Fosforilación proteica en respuesta a efectos rápidos mediados por estrona en tejido aórtico de rata

RAUSCHEMBERGER, M. B.; SELLÉS, J.; MASSHEIMER, V.

Hotel Intersur (13 de Julio), Mar del Plata, Pcia. de Buenos Aires, 29 de Noviembre al 2 de Diciembre de 2005

Congreso; 50 Reunión Anual de SAIC; 2005

Sociedad Argentina de Investigación Clínica (SAIC)
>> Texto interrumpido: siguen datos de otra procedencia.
--- src/rtl/core/ssp_pkg.sv ---
// ============================================================================
// Soft-start PWM controller package
// Shared types and constants for the soft-start PWM controller.
// ============================================================================
package ssp_pkg;

    // Width of the free-running PWM counter.
    localparam int PWM_BITS = 8;
    // Width used to compare the counter against the 8-bit duty.
    localparam int CMP_W = (PWM_BITS > 8) ? PWM_BITS : 8;

    // Configuration register indexes.
    localparam logic [1:0] REG_LONG_PRESS   = 2'd0;
    localparam logic [1:0] REG_REPEAT       = 2'd1;
    localparam logic [1:0] REG_IDLE_TIMEOUT = 2'd2;

    // Reset values.
    localparam logic [7:0] LONG_PRESS_RST   = 8'd40;
    localparam logic [2:0] REPEAT_RST       = 3'd4;
    localparam logic [6:0] IDLE_TIMEOUT_RST = 7'd120;
    localparam logic [7:0] TARGET_RST       = 8'h80;
    localparam logic [6:0] IDLE_COUNT_RST   = 7'd120;

    // Saturation limits.
    localparam logic [6:0] IDLE_MAX = 7'd127;
    localparam logic [7:0] HOLD_MAX = 8'd255;
    localparam logic [1:0] WAKE_MAX = 2'd2;

    typedef struct packed {
        logic adjust_pressed;
        logic start_pressed;
        logic tick_slow;
        logic tick_ramp;
    } ssp_in_t;

    typedef struct packed {
        logic       pwm_out;
        logic       backlight_on;
        logic [7:0] set_point;
        logic [7:0] duty_now;
        logic       ramp_active;
    } ssp_out_t;

    typedef struct packed {
        logic [7:0] long_press_ticks;
        logic [2:0] repeat_ticks;
        logic [6:0] idle_timeout_ticks;
    } ssp_cfg_t;

endpackage

--- src/rtl/core/ssp_cfg.sv ---
// ============================================================================
// Soft-start PWM configuration registers
// Holds the long-press, repeat and idle-timeout settings.
// ============================================================================
module ssp_cfg (
    input  logic                clk,
    input  logic                rst_n,
    input  logic                cfg_valid,
    input  logic                cfg_ready,
    input  logic [1:0]          cfg_index,
    input  logic [7:0]          cfg_data,
    output ssp_pkg::ssp_cfg_t   cfg
);

    logic [7:0] long_press_reg;
    logic [2:0] repeat_reg;
    logic [6:0] idle_timeout_reg;

    always_ff @(posedge clk or negedge rst_n)
    begin
        if (!rst_n)
        begin
            long_press_reg   <= ssp_pkg::LONG_PRESS_RST;
            repeat_reg       <= ssp_pkg::REPEAT_RST;
            idle_timeout_reg <= ssp_pkg::IDLE_TIMEOUT_RST;
        end
        else if (cfg_valid && cfg_ready)
        begin
            case (cfg_index)
                ssp_pkg::REG_LONG_PRESS:   long_press_reg   <= cfg_data;
                ssp_pkg::REG_REPEAT:       repeat_reg       <= cfg_data[2:0];
                ssp_pkg::REG_IDLE_TIMEOUT: idle_timeout_reg <= cfg_data[6:0];
                default:
                begin
                    // Writes beyond the register list are dropped.
                end
            endcase
        end
    end

    assign cfg.long_press_ticks   = long_press_reg;
    assign cfg.repeat_ticks       = repeat_reg;
    assign cfg.idle_timeout_ticks = idle_timeout_reg;

endmodule
**config.mk**
```make
export PLATFORM = sky130hd
export DESIGN_NAME = cli_front
export DESIGN_NICKNAME = d
export VERILOG_FILES = /design/src/sv/cli_pkg.sv /design/src/sv/cli_front.sv
export SDC_FILE = /design/constraint.sdc
export NUM_CORES = 1
export LEC_CHECK = 0
export ABC_CLOCK_PERIOD_IN_PS = 4800
export BUFFER_PORTS_ARGS = -buffer_cell sky130_fd_sc_hd__buf_4
export CAP_MARGIN = 20
export CORE_MARGIN = 10
export CORE_UTILIZATION = 40
export DETAILED_ROUTE_END_ITERATION = 8
export HOLD_SLACK_MARGIN = 0.15
export PLACE_DENSITY = 0.65
export SLEW_MARGIN = 25
export SYNTH_ARGS = -nofsm -noshare
export SYNTH_HDL_FRONTEND = slang
export SYNTH_SLANG_ARGS = --single-unit
```
**constraint.sdc**
```tcl
create_clock -name clk -period 4.8 [get_ports clk]
set_input_delay 1.44 -clock clk [delete_from_list [all_inputs] [get_ports clk]]
set_output_delay 1.44 -clock clk [all_outputs]
set_load 0.05 [all_outputs]
```
<file path="src/sv/obt_pkg.sv">
// ----------------------------------------------------------------------------
// obt_pkg: shared types and constants for the oldest-first buffer table
// Holds field widths, the command code and the control state encoding.
// ----------------------------------------------------------------------------
package obt_pkg;

  localparam int unsigned NumW = 30;
  localparam int unsigned OccW = 4;

  typedef logic [NumW-1:0] num_t;
  typedef logic [OccW-1:0] occ_t;

  typedef enum logic {
    CmdPush = 1'b0,
    CmdPop  = 1'b1
  } cmd_e;

  typedef enum logic [2:0] {
    StIdle,
    StScan,
    StDecide,
    StShift,
    StDone
  } state_e;

endpackage

</file>
<file path="src/sv/obt_if.sv">
// ----------------------------------------------------------------------------
// obt_if: stream interfaces of the oldest-first buffer table
// Command beats enter on obt_in_if, one result beat leaves on obt_out_if.
// ----------------------------------------------------------------------------
interface obt_in_if;
  logic          valid;
  logic          ready;
  logic          command;
  obt_pkg::num_t buffer_number;

  modport source (output valid, output command, output buffer_number, input ready);
  modport sink   (input valid, input command, input buffer_number, output ready);
endinterface

interface obt_out_if;
  logic          valid;
  logic          ready;
  logic          value_valid;
  obt_pkg::num_t popped_number;
  logic          dropped;
  obt_pkg::occ_t occupancy;

  modport source (output valid, output value_valid, output popped_number, output dropped,
                  output occupancy, input ready);
  modport sink   (input valid, input value_valid, input popped_number, input dropped,
                  input occupancy, output ready);
endinterface

</file>
<file path="src/sv/oldest_first_buffer_table.sv">
// Sequence: a push into a table with room writes the entry, then reports;
//   a push into a full table first scans every entry for the minimum; a pop scans
//   likewise and, unless it removes the top entry, shifts each entry above it down.
// Throughput: one beat at a time, set by the single read port of the entry memory
//   that is scanned for the minimum and then walked to close the gap.
// Reset: the entry count clears at once; the entry memory is left unwritten.
// ----------------------------------------------------------------------------
// oldest_first_buffer_table: bounded table that pops its smallest number
// Push appends or overwrites the smallest entry when full; pop removes the
// smallest entry (lowest slot on ties) and shifts later entries down.
// ----------------------------------------------------------------------------
module oldest_first_buffer_table #(
  parameter int unsigned TABLE_DEPTH = 8
) (
  input  logic      clk_i,
  input  logic      rst_ni,
  obt_in_if.sink    in_i,
  obt_out_if.source out_o
);

  localparam int unsigned AW = (TABLE_DEPTH > 1) ? $clog2(TABLE_DEPTH) : 1;
  localparam int unsigned CW = $clog2(TABLE_DEPTH + 1);
  localparam logic [CW-1:0] Depth = CW'(TABLE_DEPTH);

  obt_pkg::state_e state_q, state_d;
  obt_pkg::cmd_e   cmd_q;
  obt_pkg::num_t   num_q;
  logic [CW-1:0]   count_q, count_d;
  logic [CW-1:0]   rd_idx_q;
  logic            rd_vld_q;
  logic [AW-1:0]   rd_tag_q;
  obt_pkg::num_t   rd_data_q;
  obt_pkg::num_t   min_q;
  logic [AW-1:0]   slot_q;

  obt_pkg::num_t   mem_q [TABLE_DEPTH];

  logic            in_acc;
  logic            out_free;
  logic            last_tag;
  logic            issue;
  logic            mem_we;
  logic [AW-1:0]   mem_wa;
  obt_pkg::num_t   mem_wd;
  obt_pkg::cmd_e   in_cmd;

  obt_pkg::num_t   res_popped;
  logic            res_vvalid;
  logic            res_dropped;

  assign in_cmd   = obt_pkg::cmd_e'(in_i.command);
  assign in_i.ready = (state_q == obt_pkg::StIdle);
  assign in_acc   = in_i.valid && in_i.ready;
  assign out_free = !out_o.valid || out_o.ready;
  assign last_tag = (CW'(rd_tag_q) == count_q - CW'(1));
  assign issue    = ((state_q == obt_pkg::StScan) || (state_q == obt_pkg::StShift)) &&
                    (rd_idx_q < count_q);

  // next state
  always_comb begin
    state_d = state_q;
    unique case (state_q)
      obt_pkg::StIdle: begin
        if (in_acc) begin
          if (in_cmd == obt_pkg::CmdPush) begin
            state_d = (count_q < Depth) ? obt_pkg::StDone : obt_pkg::StScan;
          end else begin
            state_d = (count_q == '0) ? obt_pkg::StDone : obt_pkg::StScan;
          end
        end
      end
      obt_pkg::StScan: begin
        if (rd_vld_q && last_tag) state_d = obt_pkg::StDecide;
      end
      obt_pkg::StDecide: begin
        if (cmd_q == obt_pkg::CmdPush || CW'(slot_q) == count_q - CW'(1)) begin
          state_d = obt_pkg::StDone;
        end else begin
          state_d = obt_pkg::StShift;
        end
      end
      obt_pkg::StShift: begin
        if (rd_vld_q && last_tag) state_d = obt_pkg::StDone;
      end
      obt_pkg::StDone: begin
        if (out_free) state_d = obt_pkg::StIdle;
      end
      default: state_d = obt_pkg::StIdle;
    endcase
  end

  // memory write and result control
  always_comb begin
    mem_we      = 1'b0;
    mem_wa      = '0;
    mem_wd      = num_q;
    count_d     = count_q;
    res_vvalid  = 1'b0;
    res_popped  = '0;
    res_dropped = 1'b0;
    unique case (state_q)
      obt_pkg::StIdle: begin
        if (in_acc && in_cmd == obt_pkg::CmdPush && count_q < Depth) begin
          mem_we = 1'b1;
          mem_wa = count_q[AW-1:0];
          mem_wd = in_i.buffer_number;
        end
      end
      obt_pkg::StDecide: begin
        if (cmd_q == obt_pkg::CmdPush) begin
          mem_we = 1'b1;
          mem_wa = slot_q;
          mem_wd = num_q;
        end
      end
      obt_pkg::StShift: begin
        if (rd_vld_q) begin
          mem_we = 1'b1;
          mem_wa = rd_tag_q - AW'(1);
          mem_wd = rd_data_q;
        end
      end
      obt_pkg::StDone: begin
        if (cmd_q == obt_pkg::CmdPush) begin
          if (count_q >= Depth) begin
            res_dropped = 1'b1;
          end else begin
            count_d = count_q + CW'(1);
          end
        end else if (count_q != '0) begin
          res_vvalid = 1'b1;
          res_popped = min_q;
          count_d    = count_q - CW'(1);
        end
        if (!out_free) count_d = count_q;
      end
      obt_pkg::StScan: ;
      default: ;
    endcase
  end

  always_ff @(posedge clk_i) begin
    if (mem_we) mem_q[mem_wa] <= mem_wd;
    if (issue) rd_data_q <= mem_q[rd_idx_q[AW-1:0]];
  end

  always_ff @(posedge clk_i or negedge rst_ni) begin
    if (!rst_ni) begin
      state_q     <= obt_pkg::StIdle;
      count_q     <= '0;
      rd_vld_q    <= 1'b0;
      rd_idx_q    <= '0;
      out_o.valid <= 1'b0;
    end else begin
      state_q  <= state_d;
      count_q  <= count_d;
      rd_vld_q <= issue;
      if (in_acc) begin
        rd_idx_q <= '0;
      end else if (state_q == obt_pkg::StDecide) begin
        rd_idx_q <= CW'(slot_q) + CW'(1);
      end else if (issue) begin
        rd_idx_q <= rd_idx_q + CW'(1);
      end
      if (state_q == obt_pkg::StDone && out_free) begin
        out_o.valid <= 1'b1;
      end else if (out_o.ready) begin
        out_o.valid <= 1'b0;
      end
    end
  end

  always_ff @(posedge clk_i) begin
    if (in_acc) begin
      cmd_q <= in_cmd;
      num_q <= in_i.buffer_number;
    end
    if (issue) rd_tag_q <= rd_idx_q[AW-1:0];
    if (state_q == obt_pkg::StScan && rd_vld_q) begin
      if (rd_tag_q == '0 || rd_data_q < min_q) begin
        min_q  <= rd_data_q;
        slot_q <= rd_tag_q;
      end
    end
    if (state_q == obt_pkg::StDone && out_free) begin
      out_o.value_valid   <= res_vvalid;
      out_o.popped_number <= res_popped;
      out_o.dropped       <= res_dropped;
      out_o.occupancy     <= obt_pkg::OccW'(count_d);
    end
  end

endmodule
</file>
<file path="src/flat_wrapper.sv">
// flat-port wrapper written by rule: the top's interface ports become plain ports
module oldest_first_buffer_table_flat 
#(
  parameter int unsigned TABLE_DEPTH = 8
)
  (clk_i, rst_ni, in_i_valid, in_i_command, in_i_buffer_number, in_i_ready, out_o_valid, out_o_value_valid, out_o_popped_number, out_o_dropped, out_o_occupancy, out_o_ready);
  obt_in_if in_i_i ();
  obt_out_if out_o_i ();
  input  logic clk_i;
  input  logic rst_ni;
  input wire logic [$bits(in_i_i.valid)-1:0] in_i_valid;
  input wire logic [$bits(in_i_i.command)-1:0] in_i_command;
  input wire logic [$bits(in_i_i.buffer_number)-1:0] in_i_buffer_number;
  output wire logic [$bits(in_i_i.ready)-1:0] in_i_ready;
  output wire logic [$bits(out_o_i.valid)-1:0] out_o_valid;
  output wire logic [$bits(out_o_i.value_valid)-1:0] out_o_value_valid;
  output wire logic [$bits(out_o_i.popped_number)-1:0] out_o_popped_number;
  output wire logic [$bits(out_o_i.dropped)-1:0] out_o_dropped;
  output wire logic [$bits(out_o_i.occupancy)-1:0] out_o_occupancy;
  input wire logic [$bits(out_o_i.ready)-1:0] out_o_ready;
  assign in_i_i.valid = in_i_valid;
  assign in_i_i.command = in_i_command;
  assign in_i_i.buffer_number = in_i_buffer_number;
  assign in_i_ready = in_i_i.ready;
  assign out_o_valid = out_o_i.valid;
  assign out_o_value_valid = out_o_i.value_valid;
  assign out_o_popped_number = out_o_i.popped_number;
  assign out_o_dropped = out_o_i.dropped;
  assign out_o_occupancy = out_o_i.occupancy;
  assign out_o_i.ready = out_o_ready;
  oldest_first_buffer_table #(.TABLE_DEPTH(TABLE_DEPTH)) u_core (.clk_i(clk_i), .rst_ni(rst_ni), .in_i(in_i_i), .out_o(out_o_i));
endmodule
</file>
<file path="config.mk">
export PLATFORM = sky130hd
export DESIGN_NAME = oldest_first_buffer_table_flat
export DESIGN_NICKNAME = d
export VERILOG_FILES = /design/src/sv/obt_pkg.sv /design/src/sv/obt_if.sv /design/src/sv/oldest_first_buffer_table.sv /design/src/flat_wrapper.sv
export SDC_FILE = /design/constraint.sdc
export NUM_CORES = 1
export LEC_CHECK = 0
export BUFFER_PORTS_ARGS = -buffer_cell sky130_fd_sc_hd__buf_2
export CORE_UTILIZATION = 50
export DETAILED_ROUTE_END_ITERATION = 12
export PLACE_DENSITY = 0.67
export SYNTH_ARGS = -nofsm -noshare
export SYNTH_HDL_FRONTEND = slang
export SYNTH_SLANG_ARGS = --single-unit
</file>
<file path="constraint.sdc">
create_clock -name clk_i -period 10.3 [get_ports clk_i]
set_clock_uncertainty 0.05 [all_clocks]
set_input_delay 0.515 -clock clk_i [delete_from_list [all_inputs] [get_ports clk_i]]
set_output_delay 0.515 -clock clk_i [all_outputs]
set_load 0.03 [all_outputs]
</file>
  En este trabajo investigamos la participación de distintas vías mensajeras en la transducción de la señal mediada por estrona (E1), en aorta de rata. Hemos demostrado previamente que en forma semejante al estradiol,  la E1 estimula la síntesis de vasodilatadores (óxido nítrico y prostaciclina) pero su mecanismo de acción es ligeramente diferente ya que la activación de NOS es independiente de calcio. Usando ensayos de fosforilación de sustratos (histona III-S y mielina básica) se midió la actividad PKC y MAPK en homogenados totales obtenidos de aorta de rata, tratados “in vitro” con concentraciones fisiológicas de E1. La hormona estimula muy marcadamente la actividad PKC, a todas las dosis ensayadas (0.1-50 nM), siendo mayor el estímulo a dosis mayores (937% y 103%; s/c; E1 50 y 1 nM, p<0.001). Se realizaron estudios tiempo respuesta (1-10 min.), obteniéndose el máximo estímulo luego de 3 min. de tratamiento con E110 nM (0.42 ± 0.01 vs 0.20 ± 0.04 pmol Pi/mg prot/min., E1 vs C). Se comprobó la especificidad del ensayo, usando TPA como activador directo de PKC. Tratamientos de 5 min., 100 nM TPA, estimulan significativamente la actividad PKC (425% s/c, p<0.001).  Se demostró también que la E1 estimula la actividad MAPK a tiempos muy cortos de tratamiento. Luego de 30 segundos de exposición a E1 10 nM, la fosforilación de la proteína básica de mielina se incrementa en un estímulo de 341% sobre el control (p< 0.02).  Se estudio la contribución de fosfatasas en el mecanismo de acción hormonal cuantificando la producción de NO en presencia del inhibidor de fosfatasas PP-1 y PP2A, Calyculin A (10nM), observándose que la acción estimulatoria de E1 sobre la actividad NOS se potencia significativamente (121% vs 73% s/c; E1 + Calyculin A vs E1, p<0.01). Los resultados presentados aportan evidencias que, en tejido vascular, la acción no genómica de E1 comprende la fosforilación proteica y la estimulación de la síntesis de NO.